> _What is required_:
Go through the entries below and give the number of lines that have the string "gates", and only that.

BEGIN Material for this task

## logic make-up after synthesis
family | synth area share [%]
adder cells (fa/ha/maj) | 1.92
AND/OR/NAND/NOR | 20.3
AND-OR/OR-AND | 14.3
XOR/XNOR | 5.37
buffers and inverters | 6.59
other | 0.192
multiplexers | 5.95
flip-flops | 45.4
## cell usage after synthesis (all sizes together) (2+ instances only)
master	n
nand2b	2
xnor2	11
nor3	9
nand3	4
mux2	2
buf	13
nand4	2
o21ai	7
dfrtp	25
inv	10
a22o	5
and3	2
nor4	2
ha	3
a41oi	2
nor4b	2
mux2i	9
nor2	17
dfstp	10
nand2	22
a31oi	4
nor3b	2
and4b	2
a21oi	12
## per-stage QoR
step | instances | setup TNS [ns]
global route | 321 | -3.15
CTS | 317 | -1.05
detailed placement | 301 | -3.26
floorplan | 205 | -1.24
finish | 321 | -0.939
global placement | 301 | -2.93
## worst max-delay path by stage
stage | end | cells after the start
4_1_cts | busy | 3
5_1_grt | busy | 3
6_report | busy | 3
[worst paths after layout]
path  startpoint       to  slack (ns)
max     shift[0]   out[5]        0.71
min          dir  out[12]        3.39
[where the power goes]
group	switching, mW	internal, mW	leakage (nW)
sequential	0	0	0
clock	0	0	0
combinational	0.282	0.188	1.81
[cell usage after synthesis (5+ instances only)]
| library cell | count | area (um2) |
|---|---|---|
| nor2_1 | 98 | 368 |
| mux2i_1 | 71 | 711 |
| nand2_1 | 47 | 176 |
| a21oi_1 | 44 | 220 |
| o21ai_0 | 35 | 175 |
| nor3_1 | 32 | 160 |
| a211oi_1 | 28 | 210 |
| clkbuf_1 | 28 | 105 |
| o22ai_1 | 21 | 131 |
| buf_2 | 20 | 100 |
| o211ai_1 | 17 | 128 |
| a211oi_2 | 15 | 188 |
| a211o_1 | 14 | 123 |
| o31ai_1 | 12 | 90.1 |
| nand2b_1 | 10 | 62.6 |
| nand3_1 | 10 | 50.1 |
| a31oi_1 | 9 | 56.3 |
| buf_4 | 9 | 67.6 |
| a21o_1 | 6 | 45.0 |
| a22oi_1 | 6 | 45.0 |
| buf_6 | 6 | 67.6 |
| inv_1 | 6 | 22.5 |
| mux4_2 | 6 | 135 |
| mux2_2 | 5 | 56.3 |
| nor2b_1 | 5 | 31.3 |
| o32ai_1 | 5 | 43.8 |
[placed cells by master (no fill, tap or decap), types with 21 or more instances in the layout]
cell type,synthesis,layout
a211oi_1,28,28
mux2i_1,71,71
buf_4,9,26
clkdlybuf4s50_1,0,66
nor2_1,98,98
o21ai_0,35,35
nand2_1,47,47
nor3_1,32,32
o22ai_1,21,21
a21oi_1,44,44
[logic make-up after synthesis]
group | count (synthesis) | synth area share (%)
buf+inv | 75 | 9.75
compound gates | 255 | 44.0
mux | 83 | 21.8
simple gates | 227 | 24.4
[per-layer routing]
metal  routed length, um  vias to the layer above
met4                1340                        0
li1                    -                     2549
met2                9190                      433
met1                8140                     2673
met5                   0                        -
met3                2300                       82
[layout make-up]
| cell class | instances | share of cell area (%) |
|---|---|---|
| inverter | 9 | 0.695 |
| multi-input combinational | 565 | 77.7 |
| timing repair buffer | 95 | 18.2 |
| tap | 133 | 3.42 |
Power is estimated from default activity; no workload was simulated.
==> /design/flow/design.v <==
module fp_align #(
    parameter P = 23
) (
    input wire clk,
    input wire rst_n,
    input wire valid_in,
    input wire ready_out,
    input wire [P-1:0] mant_a,
    input wire [7:0] exp_a,
    input wire [P-1:0] mant_b,
    input wire [7:0] exp_b,
    input wire sign_a,
    input wire sign_b,
    output reg valid_out,
    output wire ready_in,
    output reg [P+3:0] mant_a_aligned,
    output reg [P+3:0] mant_b_aligned,
    output reg [7:0] bigger_exp,
    output reg sign_a_aligned,
    output reg sign_b_aligned,
    input  wire round_mode_in,
    output reg  round_mode_out
);
  assign ready_in = ready_out;
  reg [P+3:0] mant_a_aligned_next, mant_b_aligned_next;
  reg [7:0] bigger_exp_next;
  reg sign_a_aligned_next, sign_b_aligned_next, round_mode_out_next;
  wire signed [8:0] exp_diff = exp_a - exp_b;
  wire [P:0] mant_a_full = exp_a == 0 ? {1'b0, mant_a} : {1'b1, mant_a};
  wire [P:0] mant_b_full = exp_b == 0 ? {1'b0, mant_b} : {1'b1, mant_b};
  always @(*) begin
    if (valid_in && ready_in) begin
      sign_a_aligned_next = sign_a;
      sign_b_aligned_next = sign_b;
      round_mode_out_next = round_mode_in;
      if (exp_diff >= 0) begin
        bigger_exp_next = exp_a;
        mant_a_aligned_next = {mant_a_full, 3'b000};
        mant_b_aligned_next = {mant_b_full, 3'b000} >> exp_diff[7:0];
      end else begin
        bigger_exp_next = exp_b;
        mant_a_aligned_next = {mant_a_full, 3'b000} >> -exp_diff[7:0];
        mant_b_aligned_next = {mant_b_full, 3'b000};
      end
    end else begin
      bigger_exp_next = bigger_exp;
      mant_a_aligned_next = mant_a_aligned;
      mant_b_aligned_next = mant_b_aligned;
      sign_a_aligned_next = sign_a_aligned;
      sign_b_aligned_next = sign_b_aligned;
      round_mode_out_next = round_mode_out;
    end
  end
  always @(posedge clk or negedge rst_n) begin
    if (!rst_n) begin
      mant_a_aligned <= {(P + 4) {1'b0}};
      mant_b_aligned <= {(P + 4) {1'b0}};
      bigger_exp     <= 8'b0;
      sign_a_aligned <= 1'b0;
      sign_b_aligned <= 1'b0;
      valid_out      <= 1'b0;
      round_mode_out <= 1'b0;
    end else begin
      mant_a_aligned <= mant_a_aligned_next;
      mant_b_aligned <= mant_b_aligned_next;
      bigger_exp <= bigger_exp_next;
      sign_a_aligned <= sign_a_aligned_next;
      sign_b_aligned <= sign_b_aligned_next;
      valid_out <= !ready_out ? valid_out : valid_in;
      round_mode_out <= round_mode_out_next;
    end
  end
endmodule
module fp_addsub #(
    parameter P = 23
) (
    input wire clk,
    input wire rst_n,
    input wire valid_in,
    input wire ready_out,
    input wire [P+3:0] mant_a_aligned,
    input wire [P+3:0] mant_b_aligned,
    input wire sign_a,
    input wire sign_b,
    output reg valid_out,
    output wire ready_in,
    output reg [P+3:0] sum,
    output reg carry_out,
    output reg sign_out,
    input wire [7:0] exp_in,
    output reg [7:0] exp_out,
    input wire round_mode_in,
    output reg round_mode_out
);
  assign ready_in = ready_out;
  reg [P+3:0] sum_next;
  reg carry_out_next, sign_out_next;
  reg [P+3:0] mant_big, mant_small;
  reg sign_big;
  reg [7:0] exp_out_next;
  reg round_mode_out_next;
  always @(*) begin
    if (valid_in && ready_in) begin
      exp_out_next = exp_in;
      round_mode_out_next = round_mode_in;
      if (mant_a_aligned >= mant_b_aligned) begin
        mant_big   = mant_a_aligned;
        mant_small = mant_b_aligned;
        sign_big   = sign_a;
      end else begin
        mant_big   = mant_b_aligned;
        mant_small = mant_a_aligned;
        sign_big   = sign_b;
      end
      if (sign_a == sign_b) begin
        {carry_out_next, sum_next} = mant_a_aligned + mant_b_aligned;
        sign_out_next = sign_a;
      end else begin
        sum_next = mant_big - mant_small;
        carry_out_next = 1'b0;
        sign_out_next = sign_big;
      end
    end else begin
      sum_next = sum;
      carry_out_next = carry_out;
      sign_out_next = sign_out;
      exp_out_next = exp_out;
      round_mode_out_next = round_mode_out;
    end
  end
  always @(posedge clk or negedge rst_n) begin
    if (!rst_n) begin
      sum            <= {(P + 3) {1'b0}};
      carry_out      <= 1'b0;
      sign_out       <= 1'b0;
      valid_out      <= 1'b0;
      exp_out        <= 8'b0;
      round_mode_out <= 1'b0;
    end else begin
      sum            <= sum_next;
      carry_out      <= carry_out_next;
      sign_out       <= sign_out_next;
      valid_out      <= !ready_out ? valid_out : valid_in;
      exp_out        <= exp_out_next;
      round_mode_out <= round_mode_out_next;
    end
  end
endmodule
module fp_normalize #(
    parameter P = 23
) (
    input wire clk,
    input wire rst_n,
    input wire valid_in,
    input wire ready_out,
    input wire [P+3:0] mant_in,
    input wire [7:0] exp_in,
    input wire carry,
    output reg valid_out,
    output wire ready_in,
    output reg [P+3:0] mant_out,
    output reg [7:0] exp_out,
    input  wire sign_in,
    output reg  sign_out,
    input  wire round_mode_in,
    output reg  round_mode_out
);
  reg busy;
  reg [P+3:0] mant_next;
  reg [7:0] exp_next;
  reg valid_out_next, busy_next;
  reg sign_out_next, round_mode_out_next;
  assign ready_in = !busy && ready_out;
  always @(*) begin
    if (valid_in && ready_in) begin
      sign_out_next = sign_in;
      round_mode_out_next = round_mode_in;
      if (carry) begin
        if (exp_in == 8'hFF) begin
          mant_next = mant_in;
          exp_next  = exp_in;
        end else begin
          mant_next = {1'b1, mant_in[P+3:1]};
          exp_next  = exp_in + 1;
        end
      end else begin
        mant_next = mant_in;
        exp_next  = exp_in;
      end
    end else begin
      if (valid_out || exp_out == 0) begin
        mant_next = mant_out;
        exp_next  = exp_out;
      end else begin
        mant_next = mant_out << 1;
        exp_next  = exp_out - 1;
      end
      sign_out_next = sign_out;
      round_mode_out_next = round_mode_out;
    end
    valid_out_next = (busy || (valid_in && ready_in))
    && (mant_next == 0 || mant_next[P+3] || exp_out == 0 || exp_out == 8'hFF);
    busy_next = (busy || (valid_in && ready_in)) && !valid_out_next;
  end
  always @(posedge clk or negedge rst_n) begin
    if (!rst_n) begin
      mant_out <= {(P + 4) {1'b0}};
      exp_out <= 8'b0;
      valid_out <= 1'b0;
      busy <= 1'b0;
      sign_out <= 1'b0;
      round_mode_out <= 1'b0;
    end else begin
      mant_out <= mant_next;
      exp_out <= exp_next;
      valid_out <= valid_out_next;
      busy <= busy_next;
      sign_out <= sign_out_next;
      round_mode_out <= round_mode_out_next;
    end
  end
endmodule
module fp_round #(
    parameter P = 23
) (
    input wire clk,
    input wire rst_n,
    input wire valid_in,
    input wire ready_out,
    input wire [P+3:0] mant_in,
    input wire round_mode,
    output reg valid_out,
    output wire ready_in,
    output reg [P+3:0] mant_rounded,
    output reg carry_out,
    input wire [7:0] exp_in,
    output reg [7:0] exp_out,
    input wire sign_in,
    output reg sign_out
);
  localparam ROUND_NEAREST_EVEN = 1'b0;
  localparam ROUND_ZERO = 1'b1;
  reg [P+3:0] mant_rounded_next;
  reg carry_out_next;
  reg [7:0] exp_out_next;
  reg sign_out_next;
  wire rr = mant_in[3];
  wire m0 = mant_in[2];
  wire ss = |mant_in[1:0];
  reg round;
  assign ready_in = ready_out;
  always @(*) begin
    if (valid_in && ready_in) begin
      exp_out_next  = exp_in;
      sign_out_next = sign_in;
      case (round_mode)
        ROUND_NEAREST_EVEN: round = rr & (m0 | ss);
        ROUND_ZERO: round = 1'b0;
      endcase
      if (round) begin
        {carry_out_next, mant_rounded_next} = mant_in + 'b1000;
      end else begin
        mant_rounded_next = mant_in;
        carry_out_next = 1'b0;
      end
    end else begin
      mant_rounded_next = mant_rounded;
      carry_out_next = carry_out;
      exp_out_next = exp_out;
      sign_out_next = sign_out;
    end
  end
  always @(posedge clk or negedge rst_n) begin
    if (!rst_n) begin
      mant_rounded <= {(P + 4) {1'b0}};
      carry_out    <= 1'b0;
      valid_out    <= 1'b0;
      exp_out      <= 8'b0;
      sign_out     <= 1'b0;
    end else begin
      mant_rounded <= mant_rounded_next;
      carry_out <= carry_out_next;
      valid_out <= !ready_out ? valid_out : valid_in;
      exp_out <= exp_out_next;
      sign_out <= sign_out_next;
    end
  end
endmodule
module float_alu #(
    parameter P = 23
) (
    input wire clk,
    input wire rst_n,
    input wire [31:0] op_a,
    input wire [31:0] op_b,
    input wire [2:0] op_code,
    input wire mode_fp,
    input wire round_mode,
    input wire start,
    output wire [31:0] result,
    output wire valid_out,
    output wire [4:0] flags
);
  wire sign_a = op_a[31];
  wire sign_b = op_b[31];
  wire [7:0] exp_a = op_a[P+7:P];
  wire [7:0] exp_b = op_b[P+7:P];
  wire [P-1:0] mant_a = op_a[P-1:0];
  wire [P-1:0] mant_b = op_b[P-1:0];
  wire align_valid, align_ready;
  wire [P+3:0] mant_a_aligned, mant_b_aligned;
  wire [7:0] bigger_exp;
  wire round_mode_aligned;
  fp_align align (
      .clk  (clk),
      .rst_n(rst_n),
      .valid_in(start),
      .ready_out(addsub_ready),
      .mant_a(mant_a),
      .exp_a(exp_a),
      .mant_b(mant_b),
      .exp_b(exp_b),
      .sign_a(sign_a),
      .sign_b(sign_b),
      .valid_out(align_valid),
      .ready_in(align_ready),
      .mant_a_aligned(mant_a_aligned),
      .mant_b_aligned(mant_b_aligned),
      .bigger_exp(bigger_exp),
      .sign_a_aligned(sign_a_aligned),
      .sign_b_aligned(sign_b_aligned),
      .round_mode_in (round_mode),
      .round_mode_out(round_mode_aligned)
  );
  wire [P+3:0] sum;
  wire sum_carry, sum_sign;
  wire normalize_valid, normalize_ready;
  wire [7:0] exp_addsub;
  wire round_mode_addsub;
  fp_addsub addsub (
      .clk  (clk),
      .rst_n(rst_n),
      .valid_in(align_valid),
      .ready_out(normalize_ready),
      .mant_a_aligned(mant_a_aligned),
      .mant_b_aligned(mant_b_aligned),
      .sign_a(sign_a_aligned),
      .sign_b(sign_b_aligned),
      .valid_out(normalize_valid),
      .ready_in(addsub_ready),
      .sum(sum),
      .carry_out(sum_carry),
      .sign_out(sum_sign),
      .exp_in(bigger_exp),
      .exp_out(exp_addsub),
      .round_mode_in(round_mode_aligned),
      .round_mode_out(round_mode_addsub)
  );
  wire [P+3:0] mant_normalized;
  wire [7:0] exp_normalized;
  wire sign_normalized;
  wire round_mode_normalized;
  fp_normalize normalize (
      .clk  (clk),
      .rst_n(rst_n),
      .valid_in(normalize_valid),
      .ready_out(round_ready),
      .mant_in(sum),
      .exp_in(exp_addsub),
      .carry(sum_carry),
      .ready_in (normalize_ready),
      .valid_out(round_valid),
      .mant_out (mant_normalized),
      .exp_out  (exp_normalized),
      .sign_in (sum_sign),
      .sign_out(sign_normalized),
      .round_mode_in (round_mode_addsub),
      .round_mode_out(round_mode_normalized)
  );
  wire round_ready;
  wire sign_rounded;
  wire [P+3:0] mant_rounded;
  wire [7:0] exp_rounded;
  wire round_carry;
  wire renormalize_ready;
  fp_round round (
      .clk  (clk),
      .rst_n(rst_n),
      .valid_in(round_valid),
      .ready_out(renormalize_ready),
      .mant_in(mant_normalized),
      .round_mode(round_mode_normalized),
      .ready_in(round_ready),
      .valid_out(renormalize_valid),
      .mant_rounded(mant_rounded),
      .carry_out(round_carry),
      .exp_in  (exp_normalized),
      .exp_out (exp_rounded),
      .sign_in (sign_normalized),
      .sign_out(sign_rounded)
  );
  wire [P+3:0] mant_renormalized;
  wire [7:0] exp_renormalized;
  wire sign_renormalized;
  fp_normalize renormalize (
      .clk  (clk),
      .rst_n(rst_n),
      .valid_in(renormalize_valid),
      .ready_out(1'b1),
      .mant_in(mant_rounded),
      .exp_in(exp_rounded),
      .carry(round_carry),
      .ready_in (renormalize_ready),
      .valid_out(valid_out),
      .mant_out (mant_renormalized),
      .exp_out  (exp_renormalized),
      .sign_in (sign_rounded),
      .sign_out(sign_renormalized)
  );
  assign result = {sign_renormalized, exp_renormalized, mant_renormalized[P+2:3]};
endmodule
==> /design/flow/run.sh <==
#!/bin/bash
# OpenROAD 26Q1-2900-gdf79404cd8, Yosys 0.63+post, stock flow scripts
make -C /OpenROAD-flow-scripts/flow DESIGN_CONFIG=/design/flow/config.mk WORK_HOME=/design/flow/orfs finish
==> /design/flow/config.mk <==
export PLATFORM = sky130hd
export DESIGN_NAME = float_alu
export DESIGN_NICKNAME = float_alu
export VERILOG_FILES = /design/flow/design.v
export SDC_FILE = /design/flow/constraint.sdc
export NUM_CORES = 4
export LEC_CHECK = 1
export CORE_UTILIZATION = 30
==> /design/flow/constraint.sdc <==
current_design float_alu

set clk_period 12.1
set clk_io_pct 0.2

create_clock -name clk0 -period $clk_period [get_ports {clk}]

set non_clock_inputs [all_inputs -no_clocks]
set_input_delay [expr $clk_period * $clk_io_pct] -clock clk0 $non_clock_inputs
set_output_delay [expr $clk_period * $clk_io_pct] -clock clk0 [all_outputs]
==> impl_results.html <==
<h3>Run summary</h3>
<table>
<tr><th>Metric</th><th>Value</th></tr>
<tr><th colspan="2">Status</th></tr>
<tr><td>Outcome</td><td>finished clean</td></tr>
<tr><th colspan="2">Clock tree</th></tr>
<tr><td>CTS sink count</td><td>roughly 220</td></tr>
<tr><td>CTS root buf</td><td>sky130_fd_sc_hd__clkbuf_16</td></tr>
<tr><td>Cts bufs inserted</td><td>26</td></tr>
<tr><td>Clock insertion delay at the later pin of the skew report</td><td>approximately 0.54 ns</td></tr>
<tr><td>Total of hold buffers inserted after clock tree synthesis</td><td>0</td></tr>
<tr><td>Number of setup buffers added after CTS</td><td>0</td></tr>
<tr><td>Maximum buffer depth of the clock tree</td><td>3</td></tr>
<tr><td>Clock slew at the register clock pins of the worst setup and hold paths</td><td>approximately 0.060 ns</td></tr>
<tr><td># H-tree levels</td><td>1</td></tr>
<tr><td>Post-cts repair resize count</td><td>0</td></tr>
<tr><td>CTS tree</td><td>yes</td></tr>
<tr><th colspan="2">GRT</th></tr>
<tr><td>Met1 usage</td><td>0.257</td></tr>
<tr><td>Global-route wire length before repair</td><td>72,400 microns</td></tr>
<tr><td>Overall overflow remaining after global route</td><td>0</td></tr>
<tr><td>All-layer global routing usage</td><td>0.161</td></tr>
<tr><td>Number of antenna violations at the first check in global routing</td><td>1</td></tr>
<tr><td>Vias in the first global route</td><td>between 10,000 and 15,000</td></tr>
<tr><td>Met2 GRT Util</td><td>0.235</td></tr>
<tr><td>Largest net degree at the start of global routing</td><td>81</td></tr>
<tr><td>Peak-usage layer in the global routing report</td><td>met1</td></tr>
<tr><td>Met3 usage</td><td>0.0233</td></tr>
<tr><th colspan="2">STA</th></tr>
<tr><td>Final count of negative-setup-slack endpoints</td><td>0</td></tr>
<tr><td>Final period util</td><td>0.593</td></tr>
<tr><td>Post-route worst setup slack</td><td>4.93 ns</td></tr>
<tr><td>Period minus WS final</td><td>7.17 ns</td></tr>
<tr><td>Slew Viols, Final</td><td>0</td></tr>
<tr><td>Max-slew headroom</td><td>0.465</td></tr>
<tr><td>Post-route setup TNS</td><td>0 ns</td></tr>
<tr><td>Slew of the pin with the lowest slew margin</td><td>just under 0.8 ns</td></tr>
<tr><td>Fmax</td><td>roughly 0.14 GHz</td></tr>
<tr><td>RSZ-0062 raised after global routing</td><td>no</td></tr>
<tr><td>Worst clock skew</td><td>around 0.012 ns</td></tr>
<tr><td>Number of failing hold endpoints at the final stage</td><td>0</td></tr>
<tr><th colspan="2">Pwr</th></tr>
<tr><td>Worst VDD drop</td><td>between 0.1 and 0.15 mV</td></tr>
<tr><td>Power density over the cells</td><td>about 300 nW/um^2</td></tr>
<tr><td>Static Leakage</td><td>8.14 nW</td></tr>
<tr><th colspan="2">Critical path</th></tr>
<tr><td>Worst Path Arrival</td><td>approximately 7.6 ns</td></tr>
<tr><td>Worst Setup End Kind</td><td>register</td></tr>
<tr><td>Reg2Reg Depth</td><td>18</td></tr>
<tr><td>CP required</td><td>12.48 ns</td></tr>
<tr><td>Setup slack on the worst flop-to-flop path</td><td>roughly 6.4 ns</td></tr>
<tr><td>Reg-to-reg critical path startpoint</td><td>align.mant_b_aligned[10]$_DFFE_PN0P_</td></tr>
<tr><td>Crit Path Max Fanout</td><td>33</td></tr>
<tr><td>End of the worst register-to-register path</td><td>addsub.sum[24]$_DFFE_PN0P_</td></tr>
<tr><td>Type of the worst setup path</td><td>in -&gt; reg</td></tr>
<tr><td>CP startpoint kind</td><td>input port</td></tr>
<tr><th colspan="2">Route</th></tr>
<tr><td>Total detailed-routing wirelength</td><td>approximately 45,000 microns</td></tr>
<tr><td>Number of DRC violations after detailed-routing iteration 0</td><td>between 1,000 and 1,500</td></tr>
<tr><td>Ratio of routed vias to standard cells</td><td>roughly 5.2</td></tr>
<tr><td>Count of antenna diodes in the layout</td><td>0</td></tr>
<tr><td>Remaining routing DRC violations</td><td>0</td></tr>
<tr><td>WL per Instance</td><td>between 15 and 20 microns</td></tr>
<tr><td>Total number of vias</td><td>approximately 14,000</td></tr>
<tr><td>DRT antenna net count</td><td>0</td></tr>
<tr><td>1st-pass router iterations</td><td>5</td></tr>
<tr><th colspan="2">Yosys</th></tr>
<tr><td>Sequential area share after synthesis</td><td>0.328</td></tr>
<tr><td>Post-synth top area share</td><td>0.328</td></tr>
<tr><td>Top area cell types</td><td>sky130_fd_sc_hd__dfrtp_1 (33%), sky130_fd_sc_hd__mux2i_1 (5.7%), sky130_fd_sc_hd__ha_1 (5.4%)</td></tr>
<tr><td>Library cell with the largest summed area after synthesis</td><td>sky130_fd_sc_hd__dfrtp_1</td></tr>
<tr><td>Number of cells produced by synthesis</td><td>roughly 2,000</td></tr>
<tr><td>Netlist Area Pre-Place</td><td>between 15,000 and 20,000 sq um</td></tr>
<tr><td>Cells in synth_stat.txt</td><td>just under 2,000</td></tr>
<tr><td>Count of state elements after synthesis</td><td>between 200 and 250</td></tr>
<tr><td>Yosys chip area</td><td>between 15,000 and 20,000 sq um</td></tr>
<tr><td>Flip-flop cell with the highest count after synthesis</td><td>sky130_fd_sc_hd__dfrtp_1</td></tr>
<tr><td>Proportion of register bits with asynchronous set or reset after synthesis</td><td>1.00</td></tr>
<tr><td>Unique masters post-synth</td><td>between 80 and 90</td></tr>
<tr><td>Number of synthesized flops with an enable pin</td><td>0</td></tr>
<tr><td>Syn Area/Cell</td><td>around 8.4 sq um</td></tr>
<tr><td>Warning count from the yosys run</td><td>14</td></tr>
<tr><th colspan="2">Worst hold path</th></tr>
<tr><td>Capture endpoint of the worst hold path</td><td>addsub.round_mode_out$_DFFE_PN0P_</td></tr>
<tr><td>Class of the worst hold path</td><td>reg -&gt; reg</td></tr>
<tr><td>Hold path start</td><td>align.round_mode_out$_DFFE_PN0P_</td></tr>
<tr><td>Number of instances on the worst hold path</td><td>2</td></tr>
<tr><th colspan="2">Final layout</th></tr>
<tr><td>Fraction of final layout cells with drive strength greater than 1</td><td>0.100</td></tr>
<tr><td>Commonest cells after routing, fill and taps aside</td><td>sky130_fd_sc_hd__nand2_1 (221), sky130_fd_sc_hd__dfrtp_1 (220), sky130_fd_sc_hd__nor2_1 (201)</td></tr>
<tr><td>Syn-to-layout area delta</td><td>14.7%</td></tr>
<tr><td>Flop area</td><td>5510 sq um</td></tr>
<tr><td>Filler cell count in the final layout</td><td>around 5,600</td></tr>
<tr><td>Highest-count logic cell in the final layout</td><td>sky130_fd_sc_hd__nand2_1</td></tr>
<tr><td>Combinational Area</td><td>between 10,000 and 15,000 sq um</td></tr>
<tr><th colspan="2">Place</th></tr>
<tr><td>Place WS</td><td>4.39 ns</td></tr>
<tr><td>Number of port buffers</td><td>roughly 100</td></tr>
<tr><td>Placer's final routability congestion estimate</td><td>about 0.9</td></tr>
<tr><td>Placed wire-length estimate after detailed placement</td><td>between 30,000 and 40,000 microns</td></tr>
<tr><th colspan="2">Floorplan</th></tr>
<tr><td>Chip area</td><td>56,800 sq um</td></tr>
<tr><td>Num rows</td><td>~86</td></tr>
<tr><td>Overall die height</td><td>238 microns</td></tr>
<tr><td>Overall die width</td><td>around 240 microns</td></tr>
<tr><td>Core area</td><td>between 50,000 and 60,000 sq um</td></tr>
<tr><td>I/O pins</td><td>roughly 110</td></tr>
<tr><td>Starting Density</td><td>0.304</td></tr>
<tr><th colspan="2">Job</th></tr>
<tr><td>Tool warnings</td><td>about 60</td></tr>
<tr><td>Max-capacitance violation count</td><td>0</td></tr>
</table>
-- stage by stage --
| step | hold slack (ns) | area [sq um] | instances | power [mW] | utilization |
|---|---|---|---|---|---|
| after floorplan | 0.439 | 16800 | 1990 | 4.04 | - |
| after global placement | 0.460 | 18300 | 2720 | 4.94 | 0.332 |
| after detailed placement | 0.458 | 18300 | 2720 | 4.97 | 0.332 |
| after CTS | 0.473 | 19200 | 2768 | 5.80 | 0.348 |
| after global routing | 0.522 | 19200 | 2768 | 6.31 | 0.348 |
| final | 0.468 | 19200 | 2768 | 5.79 | 0.348 |
-- metal layers --
layer / routed length (microns) / share of wire / vias to the layer above
met5: 0 / 0 / -
met4: 1150 / 0.026 / 0
met3: 2520 / 0.056 / 61
met2: 18800 / 0.42 / 404
met1: 22200 / 0.50 / 6597
li1: - / - / 7208
-- worst max-delay path by stage --
stage | from | cells past startpoint | to | slack (ns)
final | op_b[23] | 19 | align.mant_b_aligned[11]$_DFFE_PN0P_ | 4.93
after global routing | op_b[23] | 19 | align.mant_b_aligned[11]$_DFFE_PN0P_ | 4.51
after CTS | op_b[23] | 19 | align.mant_b_aligned[11]$_DFFE_PN0P_ | 4.96
-- synthesized netlist by cell type (all sizes together) (19+ instances only) --
library cell    n
nor2          204
a221oi         19
mux2           72
clkbuf         96
xnor2          48
nor3           51
a31oi          20
nand3          74
ha             73
mux2i          96
mux4           25
o21ai         137
inv            83
xor2           27
nand4          36
dfrtp         220
buf            51
nand2         224
o31ai          19
nor4           31
a21oi         159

END Material for this task

> _Answer space_:
2